There is disagreement among Republicans about what policies should be forwarded, and President Trump does not know what he himself thinks about any of them, because he does not think anything about any of them, because he doesn’t know about them. Trump does not do details – he does adjectives. He wants a “terrific” health-care system. So does Bernie Sanders, but the two of them don’t agree on what that means in practice. At least, they don’t agree anymore: Trump has in the past endorsed the same single-payer system that the grumpy little socialist Muppet from Vermont prefers, which he, or whoever writes the books published under his name, described at some length in his 2000 offering The America We Deserve. He pointed to Canada as an example of how health care in the United States should be organized.

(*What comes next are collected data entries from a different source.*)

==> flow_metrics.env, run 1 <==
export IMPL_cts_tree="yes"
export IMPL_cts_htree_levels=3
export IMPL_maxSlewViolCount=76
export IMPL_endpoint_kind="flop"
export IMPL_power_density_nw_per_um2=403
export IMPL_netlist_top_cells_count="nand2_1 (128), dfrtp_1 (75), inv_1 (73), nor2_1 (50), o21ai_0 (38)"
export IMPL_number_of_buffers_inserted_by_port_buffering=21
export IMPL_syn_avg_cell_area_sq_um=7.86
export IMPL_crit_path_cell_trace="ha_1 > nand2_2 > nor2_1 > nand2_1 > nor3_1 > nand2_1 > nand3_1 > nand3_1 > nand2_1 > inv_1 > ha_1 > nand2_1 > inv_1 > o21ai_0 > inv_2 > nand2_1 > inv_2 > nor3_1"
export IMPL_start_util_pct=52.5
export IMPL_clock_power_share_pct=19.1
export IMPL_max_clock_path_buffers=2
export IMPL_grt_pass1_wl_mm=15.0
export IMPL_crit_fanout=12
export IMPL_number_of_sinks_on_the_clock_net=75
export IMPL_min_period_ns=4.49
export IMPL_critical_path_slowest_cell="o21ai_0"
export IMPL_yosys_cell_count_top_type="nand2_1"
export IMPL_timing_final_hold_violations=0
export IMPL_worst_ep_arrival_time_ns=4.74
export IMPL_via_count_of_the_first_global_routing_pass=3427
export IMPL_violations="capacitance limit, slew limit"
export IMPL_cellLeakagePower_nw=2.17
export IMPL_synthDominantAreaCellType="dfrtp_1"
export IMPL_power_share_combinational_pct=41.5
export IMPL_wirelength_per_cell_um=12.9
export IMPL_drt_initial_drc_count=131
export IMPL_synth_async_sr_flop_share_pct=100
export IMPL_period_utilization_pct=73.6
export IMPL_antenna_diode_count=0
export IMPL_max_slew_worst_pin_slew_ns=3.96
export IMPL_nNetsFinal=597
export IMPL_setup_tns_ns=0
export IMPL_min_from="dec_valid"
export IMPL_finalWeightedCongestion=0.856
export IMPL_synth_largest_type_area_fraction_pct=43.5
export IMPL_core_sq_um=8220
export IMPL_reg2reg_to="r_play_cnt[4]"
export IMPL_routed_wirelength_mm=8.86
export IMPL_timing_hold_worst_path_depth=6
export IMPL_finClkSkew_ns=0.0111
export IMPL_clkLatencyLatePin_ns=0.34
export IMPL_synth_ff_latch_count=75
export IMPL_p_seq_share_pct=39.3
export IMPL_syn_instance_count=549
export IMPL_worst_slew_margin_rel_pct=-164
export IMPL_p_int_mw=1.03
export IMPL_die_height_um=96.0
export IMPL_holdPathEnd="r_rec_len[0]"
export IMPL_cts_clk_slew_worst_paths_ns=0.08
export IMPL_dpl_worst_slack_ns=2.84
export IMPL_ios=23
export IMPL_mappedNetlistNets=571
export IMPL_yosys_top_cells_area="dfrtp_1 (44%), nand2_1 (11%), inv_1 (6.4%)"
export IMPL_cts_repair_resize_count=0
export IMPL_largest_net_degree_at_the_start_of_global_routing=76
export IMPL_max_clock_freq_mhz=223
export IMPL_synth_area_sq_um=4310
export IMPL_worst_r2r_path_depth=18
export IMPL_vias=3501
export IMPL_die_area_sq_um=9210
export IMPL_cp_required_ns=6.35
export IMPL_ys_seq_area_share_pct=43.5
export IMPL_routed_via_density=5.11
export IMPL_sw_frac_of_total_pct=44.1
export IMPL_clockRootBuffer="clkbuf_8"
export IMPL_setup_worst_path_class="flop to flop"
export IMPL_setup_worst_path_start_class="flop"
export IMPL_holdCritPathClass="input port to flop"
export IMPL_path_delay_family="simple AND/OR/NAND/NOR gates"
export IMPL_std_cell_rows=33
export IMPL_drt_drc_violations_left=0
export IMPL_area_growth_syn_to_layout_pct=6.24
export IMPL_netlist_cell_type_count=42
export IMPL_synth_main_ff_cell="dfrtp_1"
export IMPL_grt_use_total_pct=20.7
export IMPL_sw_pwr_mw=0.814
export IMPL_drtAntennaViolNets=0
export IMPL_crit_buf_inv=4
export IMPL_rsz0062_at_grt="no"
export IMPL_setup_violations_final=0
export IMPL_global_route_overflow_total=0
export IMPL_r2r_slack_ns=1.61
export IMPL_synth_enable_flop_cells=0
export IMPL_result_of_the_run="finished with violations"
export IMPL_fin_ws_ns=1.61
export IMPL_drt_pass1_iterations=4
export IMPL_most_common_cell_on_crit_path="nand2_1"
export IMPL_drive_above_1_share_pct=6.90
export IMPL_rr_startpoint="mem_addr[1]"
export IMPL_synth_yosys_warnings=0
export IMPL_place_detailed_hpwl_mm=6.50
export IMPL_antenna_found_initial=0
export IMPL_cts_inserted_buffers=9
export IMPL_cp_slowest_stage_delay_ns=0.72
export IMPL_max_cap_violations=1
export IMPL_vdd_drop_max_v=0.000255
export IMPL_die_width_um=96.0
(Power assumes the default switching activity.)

He might even have believed that for a week or two, but Trump is simply too lazy to do the intellectual work necessary to develop a coherent position beyond his facile superlatives.

Barkley Rosser (who, by the way, is no libertarian free-marketeer) finds great fault in Nancy MacLean’s fabulist book, Democracy in Chains.  (He is, however, mistaken on a few matters.  Jim Buchanan did not attend the inaugural meeting of the Mont Pelerin Society.  More importantly, there in fact is very little evidence, and no reason to believe, that Buchanan had any influence on the creation of a new Chilean constitution under Pinochet.  Andrew Farrant has a couple of working papers, at least one with Vlad Tarko, on Buchanan’s alleged influence on Pinochet.)  Here are some slices from Rosser’s essay:

What about major problems with MacLean’s arguments?  I shall note three, starting with one noted by others and effectively granted by MacLean herself.  This is the claim she makes in the final chapter that Tyler Cowen supports suppressing democracy.  This is based on a quote she supplies that was definitely taken out of context, a context where it was clear that the content of the isolated quote was contradicted by what immediately followed it.  Even those who have supported MacLean’s book on Facebook such as Gary Mongiovi have agreed that MacLean was simply out to lunch on this matter, although while she has recognized that the quote is problematic, she has not fully retracted her argument related to it.

….

A second problem reflects that MacLean is not an economist and seems to seriously misunderstand public choice theory, with her views on rent seeking being a strong example.  In discussing rent seeking, a concept originated by Buchanan’s important coauthor, the  late Gordon Tullock, and labeled by the centrist liberal development economist, Anne Krueger, she consistently identifies the supposed rent seekers as politicians seeking voting support from activist liberal groups such a unions and civil rights groups, especially the latter, whom the the supposedly anti-democratic tendndencies of Buchanan are directed against.  But in fact in public choice theory the rent seekers are priviate interest groups that use government to create artificial monopolies, which generate the rents these groups are seeking.  It is really a quasi-Marxist view that sees capitalists using the government to enhance their  corrupt  profits.  It is ironic that I have seen public choice economists show up at URPE [Union for Radical Political Economics] social gatherings at meetings to discuss how they have this in common with the radical left URPE folks, opposition to corrupt use of the government by rent seeking private interests.

….

But when MacLean links the Kochs with Trump there is indeed a further problems: they did not support him, certainly not in the GOP primaries, where reportedly they preferred pretty much anybody but him, although it would appear that they may have made at least some peace with him since he entered office.  But they disagree with him on many of his policies, see the list above of things they support I agree with and which Donald Trump by and large disagrees with.